It was a Life


Every killing of every human is a story and a life that was, that is and was to be. It was a heartbeat that stopped before its time. It was a dream that disappeared abruptly like a television set that suddenly lost its power.

It was a young woman who ate her last meal; it was not her favorite dish, but she did not want to upset her mother for cooking it. “Next time make pizza mom,”
she yelled… then she yelled her last cry. It was a wife who did not know that her husband’s last look into her eyes would be imprinted as her eternal memory of him.

It was a child who was learning to ride a bicycle. He fell, scratched his knee and cried. It was the father who gently put his hand on the wound, kissed his son’s forehead, wiped the tears, and told him “I am here for you.” A second later they were both not there. It was a young teenager who finally found the courage to send a Facebook message to a girl he admired. It was the young girl who received the message and blushed and wondered what she should do.

It was the mother who just finished praying for her son to find a job. It was the son who was running home excited to have found his first job in 5 years; now he was going to take care of his family, buy new clothes for his kids, and take his wife out to dinner… something he never did. It was the businessman who called his wife and told her that he had found the right person for the job, “thank God”. It was also the man who was fired from that job and was thinking death would be more merciful than to break the news to his wife. He did not really mean it but it happened.

It was the grandmother who was telling old-time stories to her grandchildren. It was her four grandchildren who were not paying attention, looking out the window eagerly wanting to play football at the beach because they were bored, the weather was just right, and it felt safe.

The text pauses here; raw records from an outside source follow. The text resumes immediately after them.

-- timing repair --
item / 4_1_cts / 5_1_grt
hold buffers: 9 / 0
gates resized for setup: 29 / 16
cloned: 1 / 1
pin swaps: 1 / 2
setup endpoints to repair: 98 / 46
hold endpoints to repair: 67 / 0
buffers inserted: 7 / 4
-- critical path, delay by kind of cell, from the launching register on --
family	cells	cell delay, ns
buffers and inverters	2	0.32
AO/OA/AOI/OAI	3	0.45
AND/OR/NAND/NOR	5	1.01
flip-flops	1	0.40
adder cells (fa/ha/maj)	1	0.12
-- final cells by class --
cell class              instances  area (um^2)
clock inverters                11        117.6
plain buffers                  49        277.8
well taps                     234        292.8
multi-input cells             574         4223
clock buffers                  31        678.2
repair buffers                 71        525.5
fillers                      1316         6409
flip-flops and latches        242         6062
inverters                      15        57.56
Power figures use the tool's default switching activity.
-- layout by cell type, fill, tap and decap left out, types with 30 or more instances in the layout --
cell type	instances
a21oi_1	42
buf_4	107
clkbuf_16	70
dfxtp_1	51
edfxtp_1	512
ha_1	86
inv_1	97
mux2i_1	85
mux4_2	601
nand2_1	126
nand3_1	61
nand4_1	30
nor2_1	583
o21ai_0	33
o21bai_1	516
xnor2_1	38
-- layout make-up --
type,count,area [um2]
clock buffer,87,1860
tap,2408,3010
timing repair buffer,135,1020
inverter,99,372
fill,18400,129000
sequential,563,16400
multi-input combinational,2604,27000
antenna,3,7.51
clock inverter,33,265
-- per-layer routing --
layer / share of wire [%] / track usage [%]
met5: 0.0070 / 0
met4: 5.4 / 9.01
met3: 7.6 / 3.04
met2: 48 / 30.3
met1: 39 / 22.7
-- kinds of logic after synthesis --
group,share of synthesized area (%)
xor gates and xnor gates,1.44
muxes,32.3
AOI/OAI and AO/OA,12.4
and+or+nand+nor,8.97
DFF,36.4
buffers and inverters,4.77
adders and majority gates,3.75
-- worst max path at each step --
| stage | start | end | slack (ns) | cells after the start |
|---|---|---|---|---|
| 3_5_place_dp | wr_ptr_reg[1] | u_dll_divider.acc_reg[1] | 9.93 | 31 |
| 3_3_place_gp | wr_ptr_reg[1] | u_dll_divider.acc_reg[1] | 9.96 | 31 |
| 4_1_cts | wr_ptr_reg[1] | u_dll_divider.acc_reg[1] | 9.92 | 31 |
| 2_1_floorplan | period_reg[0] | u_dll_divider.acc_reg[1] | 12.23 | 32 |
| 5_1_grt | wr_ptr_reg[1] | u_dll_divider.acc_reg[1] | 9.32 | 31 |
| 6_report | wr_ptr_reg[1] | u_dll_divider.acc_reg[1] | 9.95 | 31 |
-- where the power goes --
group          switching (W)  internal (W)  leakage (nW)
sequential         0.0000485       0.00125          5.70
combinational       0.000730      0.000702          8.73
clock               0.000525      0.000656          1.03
===== config.mk =====
export PLATFORM = sky130hd
export DESIGN_NAME = ctd_control
export DESIGN_NICKNAME = d
export VERILOG_FILES = /design/src/design/ctd_control.v /design/src/design/ctd_guard.v /design/src/design/ctd_period_gen.v
export VERILOG_INCLUDE_DIRS = /design/src /design/src/design
export SDC_FILE = /design/constraint.sdc
export NUM_CORES = 1
export LEC_CHECK = 0
export BUFFER_PORTS_ARGS = -buffer_cell sky130_fd_sc_hd__buf_2
export CAP_MARGIN = 10
export CORE_ASPECT_RATIO = 1.75
export CORE_MARGIN = 5
export CORE_UTILIZATION = 45
export CTS_CLUSTER_DIAMETER = 50
export DETAILED_ROUTE_END_ITERATION = 16
export GPL_ROUTABILITY_DRIVEN = 0
export PLACE_DENSITY_LB_ADDON = 0.15
export SYNTH_ARGS = -nofsm -noshare
export SYNTH_HDL_FRONTEND = slang
export SYNTH_SLANG_ARGS = --single-unit

===== constraint.sdc =====
create_clock -name clock -period 12.4 [get_ports clock]
set_input_delay 0 -clock clock [delete_from_list [all_inputs] [get_ports clock]]
set_output_delay 0 -clock clock [all_outputs]
set_load 0.005 [all_outputs]

===== src/design/ctd_map.vh =====
`ifndef CTD_MAP_VH
`define CTD_MAP_VH

// Low two bits of a word select its meaning
`define CTD_SEL_LSB        1
`define CTD_SEL_DIV_A      2'h0
`define CTD_SEL_TRIM       2'h1
`define CTD_SEL_DIV_B      2'h2
`define CTD_SEL_CONFIG     2'h3

// Primary word commands
`define CTD_PRI_PLAIN      2'h0
`define CTD_PRI_ADD        2'h1
`define CTD_PRI_SUB        2'h2
`define CTD_PRI_SECONDARY  2'h3

// Primary sample field
`define CTD_DAC_MSB        15
`define CTD_DAC_LSB        2

// Secondary field positions
`define CTD_TXA_MSB        13
`define CTD_TXA_LSB        9
`define CTD_RXA_MSB        6
`define CTD_RXA_LSB        2
`define CTD_TX6_MSB        14
`define CTD_TX6_LSB        9
`define CTD_RX6_MSB        7
`define CTD_RX6_LSB        2

// Configuration bit positions
`define CTD_CFG_HPF        2
`define CTD_CFG_LOOP       3
`define CTD_CFG_AUX        4
`define CTD_CFG_SYNC       5
`define CTD_CFG_GAIN_LSB   6
`define CTD_CFG_GAIN_MSB   7
`define CTD_CFG_DROOP      9
`define CTD_CFG_OUT10      10
`define CTD_CFG_OUT11      11
`define CTD_CFG_MASK       16'h0EFC

// Reset values
`define CTD_DIVA_RST       5'h12
`define CTD_DIVB_RST       6'h12
`define CTD_TRIM_RST       6'h01
`define CTD_CFG_RST        16'h02E4

// Limits and fixed responses
`define CTD_A_DEAD         5'h01
`define CTD_A_MIN_WORD     5'h04
`define CTD_A_MIN_BYTE     5'h05
`define CTD_B_MIN          6'h0F
`define CTD_B_FIX          6'h12
`define CTD_MOD64          7'h40

`endif


===== src/design/ctd_control.v =====
`include "ctd_map.vh"
`default_nettype none

module ctd_control (
   input  wire        clock,
   input  wire        rst,
   input  wire        word_strobe,
   input  wire [15:0] word_data,
   input  wire        word_mode,
   output reg         secondary_expected,
   output reg  [13:0] dac_data,
   output wire        hp_filter_in,
   output wire        loopback,
   output wire        aux_enable,
   output wire        sync_mode,
   output wire [1:0]  gain,
   output wire        droop_filter_in,
   output wire        user_out_bit_ten,
   output wire        user_out_bit_eleven,
   output wire        tx_conv,
   output wire        rx_conv,
   output wire        shutdown,
   output wire        port_halted
);
   reg  [4:0]  tx_divider_a;
   reg  [5:0]  tx_period_trim;
   reg  [5:0]  tx_divider_b;
   reg  [4:0]  rx_divider_a;
   reg  [5:0]  rx_period_trim;
   reg  [5:0]  rx_divider_b;
   reg  [15:0] configuration_word;
   reg         tx_adj_pend;
   reg         tx_adj_sub;
   reg         rx_adj_pend;
   reg         rx_adj_sub;
   reg         rx_locked;

   wire        accept   = word_strobe & ~port_halted & ~shutdown;
   wire        take_sec = accept & secondary_expected;
   wire        take_pri = accept & ~secondary_expected;
   wire [1:0]  sel      = word_data[`CTD_SEL_LSB:0];
   wire        adj_cmd  = take_pri & ((sel == `CTD_PRI_ADD) | (sel == `CTD_PRI_SUB));
   wire        cmd_sub  = (sel == `CTD_PRI_SUB);
   wire        rx_open  = sync_mode | ~rx_locked;
   wire        rx_write = take_sec & (sel != `CTD_SEL_CONFIG) & rx_open;
   wire        tx_taken;
   wire        rx_taken;

   wire [5:0]  new_tx_b = word_data[`CTD_TX6_MSB:`CTD_TX6_LSB];
   wire [5:0]  new_rx_b = word_data[`CTD_RX6_MSB:`CTD_RX6_LSB];

   // Receive timing follows the transmit set when synchronous
   wire [4:0]  rx_a_use    = sync_mode ? tx_divider_a   : rx_divider_a;
   wire [5:0]  rx_trim_use = sync_mode ? tx_period_trim : rx_period_trim;
   wire [5:0]  rx_b_use    = sync_mode ? tx_divider_b   : rx_divider_b;
   wire        rx_adj_use  = sync_mode ? tx_adj_pend    : rx_adj_pend;
   wire        rx_sub_use  = sync_mode ? tx_adj_sub     : rx_adj_sub;

   assign hp_filter_in        = configuration_word[`CTD_CFG_HPF];
   assign loopback            = configuration_word[`CTD_CFG_LOOP];
   assign aux_enable          = configuration_word[`CTD_CFG_AUX];
   assign sync_mode           = configuration_word[`CTD_CFG_SYNC];
   assign gain                = configuration_word[`CTD_CFG_GAIN_MSB:`CTD_CFG_GAIN_LSB];
   assign droop_filter_in     = configuration_word[`CTD_CFG_DROOP];
   assign user_out_bit_ten    = configuration_word[`CTD_CFG_OUT10];
   assign user_out_bit_eleven = configuration_word[`CTD_CFG_OUT11];

   // Frame sequencing: a primary ending in 11 reserves the next word
   always @(posedge clock or posedge rst) begin
      if (rst) begin
         secondary_expected <= 1'h0;
      end else if (take_pri & (sel == `CTD_PRI_SECONDARY)) begin
         secondary_expected <= 1'h1;
      end else if (take_sec) begin
         secondary_expected <= 1'h0;
      end
   end

   // Sample register only moves on an accepted primary word, so a stalled
   // link leaves the converter at its last code.
   always @(posedge clock or posedge rst) begin
      if (rst) begin
         dac_data <= 14'h0000;
      end else if (take_pri) begin
         dac_data <= word_data[`CTD_DAC_MSB:`CTD_DAC_LSB];
      end
   end

   // Transmit side and configuration are written straight into the live
   // registers, so all but divider B (loaded only at a period start) take effect in the period already running.
   always @(posedge clock or posedge rst) begin
      if (rst) begin
         tx_divider_a       <= `CTD_DIVA_RST;
         tx_period_trim     <= `CTD_TRIM_RST;
         tx_divider_b       <= `CTD_DIVB_RST;
         configuration_word <= `CTD_CFG_RST;
      end else if (take_sec) begin
         case (sel)
            `CTD_SEL_DIV_A: begin
               tx_divider_a <= word_data[`CTD_TXA_MSB:`CTD_TXA_LSB];
            end
            `CTD_SEL_TRIM: begin
               tx_period_trim <= word_data[`CTD_TX6_MSB:`CTD_TX6_LSB];
            end
            `CTD_SEL_DIV_B: begin
               tx_divider_b <= (new_tx_b < `CTD_B_MIN) ? `CTD_B_FIX : new_tx_b;
            end
            `CTD_SEL_CONFIG: begin
               configuration_word <= word_data & `CTD_CFG_MASK;
            end
            default: begin
               configuration_word <= configuration_word;
            end
         endcase
      end
   end

   // Receive registers; in asynchronous mode only one set per receive period
   always @(posedge clock or posedge rst) begin
      if (rst) begin
         rx_divider_a   <= `CTD_DIVA_RST;
         rx_period_trim <= `CTD_TRIM_RST;
         rx_divider_b   <= `CTD_DIVB_RST;
      end else if (rx_write) begin
         case (sel)
            `CTD_SEL_DIV_A: begin
               rx_divider_a <= word_data[`CTD_RXA_MSB:`CTD_RXA_LSB];
            end
            `CTD_SEL_TRIM: begin
               rx_period_trim <= word_data[`CTD_RX6_MSB:`CTD_RX6_LSB];
            end
            `CTD_SEL_DIV_B: begin
               rx_divider_b <= (new_rx_b < `CTD_B_MIN) ? `CTD_B_FIX : new_rx_b;
            end
            default: begin
               rx_divider_b <= rx_divider_b;
            end
         endcase
      end
   end

   // A write at the period boundary belongs to the new period: set wins
   always @(posedge clock or posedge rst) begin
      if (rst) begin
         rx_locked <= 1'h0;
      end else if (rx_write & ~sync_mode) begin
         rx_locked <= 1'h1;
      end else if (rx_conv | sync_mode) begin
         rx_locked <= 1'h0;
      end
   end

   // Transmit adjustment waits for the end of the ongoing period, once
   always @(posedge clock or posedge rst) begin
      if (rst) begin
         tx_adj_pend <= 1'h0;
         tx_adj_sub  <= 1'h0;
      end else if (adj_cmd) begin
         tx_adj_pend <= 1'h1;
         tx_adj_sub  <= cmd_sub;
      end else if (tx_taken) begin
         tx_adj_pend <= 1'h0;
      end
   end

   // A receive adjustment that is still waiting already owns the next
   // period that time allows, so a second command is dropped.
   always @(posedge clock or posedge rst) begin
      if (rst) begin
         rx_adj_pend <= 1'h0;
         rx_adj_sub  <= 1'h0;
      end else if (adj_cmd & ~sync_mode & (~rx_adj_pend | rx_taken)) begin
         rx_adj_pend <= 1'h1;
         rx_adj_sub  <= cmd_sub;
      end else if (rx_taken | sync_mode) begin
         rx_adj_pend <= 1'h0;
      end
   end

   ctd_period_gen u_tx_gen (
      .clock     (clock),
      .rst       (rst),
      .run       (~shutdown),
      .div_a     (tx_divider_a),
      .trim      (tx_period_trim),
      .div_b     (tx_divider_b),
      .adj_valid (tx_adj_pend),
      .adj_sub   (tx_adj_sub),
      .adj_taken (tx_taken),
      .conv      (tx_conv)
   );

   ctd_period_gen u_rx_gen (
      .clock     (clock),
      .rst       (rst),
      .run       (~shutdown),
      .div_a     (rx_a_use),
      .trim      (rx_trim_use),
      .div_b     (rx_b_use),
      .adj_valid (rx_adj_use),
      .adj_sub   (rx_sub_use),
      .adj_taken (rx_taken),
      .conv      (rx_conv)
   );

   ctd_guard u_guard (
      .clock       (clock),
      .rst         (rst),
      .word_mode   (word_mode),
      .tx_a        (tx_divider_a),
      .rx_a        (rx_a_use),
      .shutdown    (shutdown),
      .port_halted (port_halted)
   );
endmodule // ctd_control

`default_nettype wire


===== src/design/ctd_guard.v =====
`include "ctd_map.vh"
`default_nettype none

// Sticky fault latches; only a reset clears them, as no word is accepted
// afterwards that could reprogram the dividers.
module ctd_guard (
   input  wire       clock,
   input  wire       rst,
   input  wire       word_mode,
   input  wire [4:0] tx_a,
   input  wire [4:0] rx_a,
   output reg        shutdown,
   output reg        port_halted
);
   wire [4:0] a_min = word_mode ? `CTD_A_MIN_WORD : `CTD_A_MIN_BYTE;
   wire       dead  = (tx_a <= `CTD_A_DEAD) | (rx_a <= `CTD_A_DEAD);
   wire       slow  = (tx_a < a_min) | (rx_a < a_min);

   always @(posedge clock or posedge rst) begin
      if (rst) begin
         shutdown    <= 1'h0;
         port_halted <= 1'h0;
      end else begin
         if (dead) begin
            shutdown <= 1'h1;
         end
         if (slow) begin
            port_halted <= 1'h1;
         end
      end
   end
endmodule // ctd_guard

`default_nettype wire


===== src/design/ctd_period_gen.v =====
`include "ctd_map.vh"
`default_nettype none

// One conversion period is div_b segments of div_a master clocks each.
// A pending adjustment changes only the final segment of the period.
module ctd_period_gen (
   input  wire       clock,
   input  wire       rst,
   input  wire       run,
   input  wire [4:0] div_a,
   input  wire [5:0] trim,
   input  wire [5:0] div_b,
   input  wire       adj_valid,
   input  wire       adj_sub,
   output wire       adj_taken,
   output reg        conv
);
   reg  [5:0] a_cnt;
   reg  [5:0] b_cnt;
   reg  [5:0] next_a_load;
   reg  [6:0] wrapped;
   wire [6:0] a_ext   = {2'h0, div_a};
   wire [6:0] t_ext   = {trim[5], trim};
   wire [6:0] sum     = adj_sub ? (a_ext - t_ext) : (a_ext + t_ext);
   wire       seg_end = (a_cnt <= 6'h01);
   wire       per_end = run & seg_end & (b_cnt <= 6'h01);

   assign adj_taken = run & seg_end & (b_cnt == 6'h02) & adj_valid;

   always @* begin
      wrapped     = sum + `CTD_MOD64;
      next_a_load = {1'h0, div_a};
      if (adj_valid) begin
         if (sum[6]) begin
            next_a_load = wrapped[5:0];
         end else if (sum <= 7'h01) begin
            next_a_load = {1'h0, div_a};
         end else begin
            next_a_load = sum[5:0];
         end
      end
   end

   always @(posedge clock or posedge rst) begin
      if (rst) begin
         a_cnt <= 6'h00;
         b_cnt <= 6'h00;
         conv  <= 1'h0;
      end else begin
         conv <= per_end;
         if (!run) begin
            a_cnt <= 6'h00;
            b_cnt <= 6'h00;
         end else if (seg_end) begin
            if (b_cnt <= 6'h01) begin
               b_cnt <= div_b;
               a_cnt <= {1'h0, div_a};
            end else begin
               b_cnt <= b_cnt - 6'h01;
               a_cnt <= (b_cnt == 6'h02) ? next_a_load : {1'h0, div_a};
            end
         end else begin
            a_cnt <= a_cnt - 6'h01;
         end
      end
   end
endmodule // ctd_period_gen

`default_nettype wire


* After elaboration in Yosys (flattened, before gate mapping)
Index checks and enable logic that the tools add are counted.
** Storage, ports and cells
- Output and inout bits :: 28
- Bits in registers :: 91
- Logic and storage cells :: 134
- Bits of input ports :: 20
** Operators by class
- $lt $le $gt $ge :: 12
- Eq/ne operators :: 6
- Muxes and demuxes :: 38
- Bitwise operators :: 32
- Reduce and logical (&&, ||, !) cells :: 14
- $add $sub $neg :: 10
** Operators with widths (count)
- 2-to-1 mux 6 bit :: 24
- <= comparator 6 x 1 -> 1 bit, second input constant :: 4
- subtractor 6 x 1 -> 6 bit, second input constant :: 4
- AND 1 bit :: 19
- adder 6 x 6 -> 7 bit :: 2
- <= comparator 7 x 1 -> 1 bit, second input constant :: 2
- 2-to-1 mux 7 bit :: 2
- AND reduction 2 bit :: 7
- subtractor 6 x 6 -> 7 bit :: 2
- adder 6 x 1 -> 6 bit, second input constant :: 2
- == test 6 x 2 -> 1 bit, second input constant :: 2
- < comparator 6 x 4 -> 1 bit, second input constant :: 2
- nonzero test 2 bit :: 6
- 2-to-1 mux 1 bit :: 11
- <= comparator 5 x 1 -> 1 bit, second input constant :: 2
- < comparator 5 bit :: 2
- OR 1 bit :: 7
- inverter 1 bit :: 6
- 2-to-1 mux 5 bit :: 1
- == test 2 bit, second input constant :: 2
- == test 2 x 1 -> 1 bit, second input constant :: 1
- logical NOT 2 bit :: 1
- != test 2 bit, second input constant :: 1

* Longest topological paths before layout
Gate-level depths: netlist of the first run.
- Depth in word-level cells :: 11
- Mapped depth :: 15
- Mapped depth without buffers :: 13

* Cells and area by module
A second synthesis of the first run with hierarchy kept.
** Second synthesis, totals
- Cells, all modules :: 547
- Area, all modules :: 5708.0 um^2
** By module, submodules not included
- ctd_control :: area each 2836.5 um^2, times used 1, cells an instance 191
- ctd_period_gen :: area each 1382.6 um^2, times used 2, cells an instance 172
- ctd_guard :: area each 106.4 um^2, times used 1, cells an instance 12

* Worst setup path after synthesis of the first run
Ideal clock, no wire load.
- Path type :: register to register
- Start :: reg configuration_word[5]
- End :: reg u_rx_gen.a_cnt[1]
- Library setup time :: 0.094 ns
- Period minus slack after synthesis :: 4.155 ns
- Arrival :: 4.061 ns
- Setup slack :: 8.245 ns
- Cell stages (with the launch flop) :: 15
- Cells stage by stage :: dfstp_2 > buf_2 > buf_2 > buf_1 > mux2i_1 > ha_1 > o21ai_0 > ha_1 > and3b_1 > or3_4 > a211oi_2 > nand2_2 > o311ai_4 > a221oi_1 > a211oi_1
** Between the ends
- Word-level cells in the longest chain between the ends :: 11
- Elaborated cells between the ends (all ways) :: 16
- Those cells by class :: add/sub: 3; order compare: 1; mux: 12
** RTL lines
- start, declared :: RTL line ctd_control.v:31 : reg [15:0] configuration_word;
- start signal, assigned :: RTL line ctd_control.v:96 : configuration_word <= `CTD_CFG_RST;
- start signal, assigned :: RTL line ctd_control.v:109 : configuration_word <= word_data & `CTD_CFG_MASK;
- start signal, assigned :: RTL line ctd_control.v:112 : configuration_word <= configuration_word;
- 2-to-1 mux 5 bit / 2-to-1 mux 6 bit (equally long branches) :: RTL line ctd_control.v:53, ctd_control.v:54
- adder 6 x 6 -> 7 bit / subtractor 6 x 6 -> 7 bit (equally long branches) :: RTL line ctd_period_gen.v:24 : wire [6:0] sum = adj_sub ? (a_ext - t_ext) : (a_ext + t_ext);
- 2-to-1 mux 7 bit :: RTL line ctd_period_gen.v:24
- <= comparator 7 x 1 -> 1 bit :: RTL line ctd_period_gen.v:36 : end else if (sum <= 7'h01) begin
- 2-to-1 mux 6 bit :: RTL line ctd_period_gen.v:36
- 2-to-1 mux 6 bit :: RTL line ctd_period_gen.v:34 : if (sum[6]) begin
- 2-to-1 mux 6 bit :: RTL line ctd_period_gen.v:33 : if (adj_valid) begin
- 2-to-1 mux 6 bit :: RTL line ctd_period_gen.v:60 : a_cnt <= (b_cnt == 6'h02) ? next_a_load : {1'h0, div_a};
- 2-to-1 mux 6 bit (*) :: RTL line ctd_period_gen.v:55 : if (b_cnt <= 6'h01) begin
- 2-to-1 mux 6 bit (*) :: RTL line ctd_period_gen.v:54 : end else if (seg_end) begin
- 2-to-1 mux 6 bit (*) :: RTL line ctd_period_gen.v:51 : if (!run) begin
- end signal, assigned :: RTL line ctd_period_gen.v:57 : a_cnt <= {1'h0, div_a};
- end signal, assigned :: RTL line ctd_period_gen.v:60
- end signal, assigned :: RTL line ctd_period_gen.v:63 : a_cnt <= a_cnt - 6'h01;
- end, declared :: RTL line ctd_period_gen.v:18 : reg [5:0] a_cnt;
Mark *: on every way between the ends. The rest lies on a longest branch, timed or not.
A chain may end at the register's enable or synchronous reset.

* Final worst setup path of the first run
- Start :: reg configuration_word[5]
- End :: reg u_rx_gen.a_cnt[3]
The elaborated chain is that of the path after synthesis.

==> run metrics, run 1 <==
run status finished clean; wire length reported by the detailed router 13400 um; slowest stage cell, crit path sky130_fd_sc_hd__dfstp_2; Root Buffer sky130_fd_sc_hd__clkbuf_16; final setup skew 0.00820 ns; flop and latch count out of synthesis 91; most frequent cell on the critical path sky130_fd_sc_hd__ha_1; number of antenna violations at the first check in global routing 0; count of standard-cell rows 52; number of global-route vias before repair 4511; post-layout minimum cycle time 4.18 ns; Inserted Diodes 0; top cell type by total area after synthesis sky130_fd_sc_hd__dfrtp_1; Max VDD drop 0.0865 mV; normalized max-slew margin 0.317; total iterations of the first detailed-routing run 4; Sum Neg Setup Slack 0 ns; top cell type's share of synthesized area 0.356; Post-Synthesis Mean Instance Area 10.1 sq um; number of clock sinks 91; setup ws final 8.22 ns; unrepaired setup endpoints after global routing false; Unique masters post-synth 62; Post-Synthesis Cell Area 5340 sq um; Die W 92.4 um; post-cts resize count 0; net count after synthesis 576; Worst Path Class, Setup register to register; max-cap violations 0; type of element capturing the critical path register; Clk pin slew, worst setup/hold paths 0.06 ns; warning count from the yosys run 0; startpoint type of the worst setup path register; total power divided by cell area 108 nW/um^2; all-layer global routing usage 0.202; clock tree from TritonCTS built; total via count after detailed routing 4204; wire length per cell 18.5 um; placed cell count 694; pin count of the biggest net entering global routing 68; Least-Margin Pin Slew 1.02 ns; number of cells on the worst hold path 3; hpwl dp 10100 um; Reg2Reg Depth 11; hold slack 0.160 ns; Clock Latency Late Sink 0.35 ns; Buffers on Ports 47; design area 6160 sq um; cells traversed along the worst timing path mux2i_1, ha_1, o21ai_0, ha_1, and3b_1, or3_4, a211oi_2, nand2_2, o311ai_4, a221oi_1, a211oi_1; final-report max-slew violation count 0; count leader, synth sky130_fd_sc_hd__dfrtp_1; Hold Path Class input pin to register; part of the Yosys area used for sequential elements 0.430; effective utilization at floorplan 0.461; fraction of registers with async set/reset 1.00; gr ovfl total 0; top-level I/O count 48; most used flip-flop cell after synthesis sky130_fd_sc_hd__dfrtp_1; biggest area contributors in the synthesized netlist sky130_fd_sc_hd__dfrtp_1 (36%), sky130_fd_sc_hd__mux2_2 (12%), sky130_fd_sc_hd__dfstp_2 (7.4%), sky130_fd_sc_hd__ha_1 (6.1%), sky130_fd_sc_hd__nor2_1 (3.3%); clock buffer count from CTS 9; remaining routing DRC violations 0; Post-Place Cell Area 5690 sq um; list of most frequent post-synthesis cells sky130_fd_sc_hd__dfrtp_1 (76), sky130_fd_sc_hd__mux2_2 (55), sky130_fd_sc_hd__nor2_1 (47); number of violations reported at the end of detailed-routing iteration 0 251; count of final hold-check violations 0; fin nets 633; hold buffer count at cts 15; post-route fraction of the period consumed by the critical path 0.337; total power 0.667 mW; vias per inst 5.80; placement-stage worst setup slack 8.25 ns; post-CTS setup buffer count 0; final core area utilization 0.532; final number of setup-violating endpoints 0; final non-filler cell total 725; share of cells above drive strength 1 0.241; final antenna-violating net count 0; core region area 11600 sq um; number of synthesized flops with an enable pin 0; y dimension of the die 154 um; worst-path fanout max 34; area of the die 14200 sq um; slowest cell delay on critical path 1.00 ns; Area Growth Syn to Fin 15.2%; leakage power figure 2.83 nW; CTS H-tree lvls 3; CP arrival 4.42 ns; highest attainable clock frequency 239 MHz; CP required 12.65 ns; global-route wire length before repair 22900 um; number of buffers on the longest clock path 2; Gate Count Post-Synth 528
## report_power, final
group	total [mW]	internal, mW	switching, mW
combinational	0.0648	0.0276	0.0372
sequential	0.308	0.302	0.00508
clock	0.295	0.178	0.116
total	0.667	0.508	0.159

It was a doctor who was still trying to figure out how to pay his student loans with the little money he was making. It was the garbage collector who was saving every bit of money to send his only daughter to medical school. It was the student who was flipping through internet sites, Harvard Medical, UNC, Stanford… day dreaming, smiling, knowing she will never have a chance to get in any of them.

It was the father who just caught his son and friends smoking cigarettes behind the house and started yelling at them. It was the kid who ran away to the wrong direction of the neighborhood, the father followed him, they both did not return. It was the mother who called her sister joyfully telling her that her baby has grown up and no longer needs diapers. It was the baby.

It was a young man who felt there is no choice but to carry a weapon and shoot it into nothingness. It was the young man who felt there is no choice but to carry a weapon and shoot it into someone’s existence. It was both of them who ended up shooting the emptiness and the humanity out of each other.

It was a life… It was a mother, a father, a son and a daughter. It was a smell, a touch and a look. It was putting on makeup, brushing teeth, hanging with friends, and arguing which team was going to win the next soccer game.

It was a smile, a cry, a kiss and a hug. It was learning to say “please”, “thank you”, “hello” and “goodbye”.

These lives have now been lost, living as painful memories in the heart of their beloved who now carry stories of deep pain, hurt, fear and disbelief. These are mothers, fathers, sons and daughter who will never again smell, touch and see their beloved again. These are humans like me and you whose lives have been altered forever but hopefully never becoming members of the “it was a life”.

4 thoughts on “It was a Life

  1. Mark

    Hmmm. I can’t help but think about the pro-whatever political rallies. There is no space there for reflection like this. Why not?

    Thanks Sami. Praying for you whenever I think of Bethlehem…a lot.

  2. Christoph Jungen

    Powerful, moving, touching, intensely personal and intimate and yet of vast relevance for those who only count bodies – yet also very sad and tear-provoking. Who could not be moved? How can we get those in power and making decisions to meditate on this?
    Thanks, Sami. You and your people are not forgotten.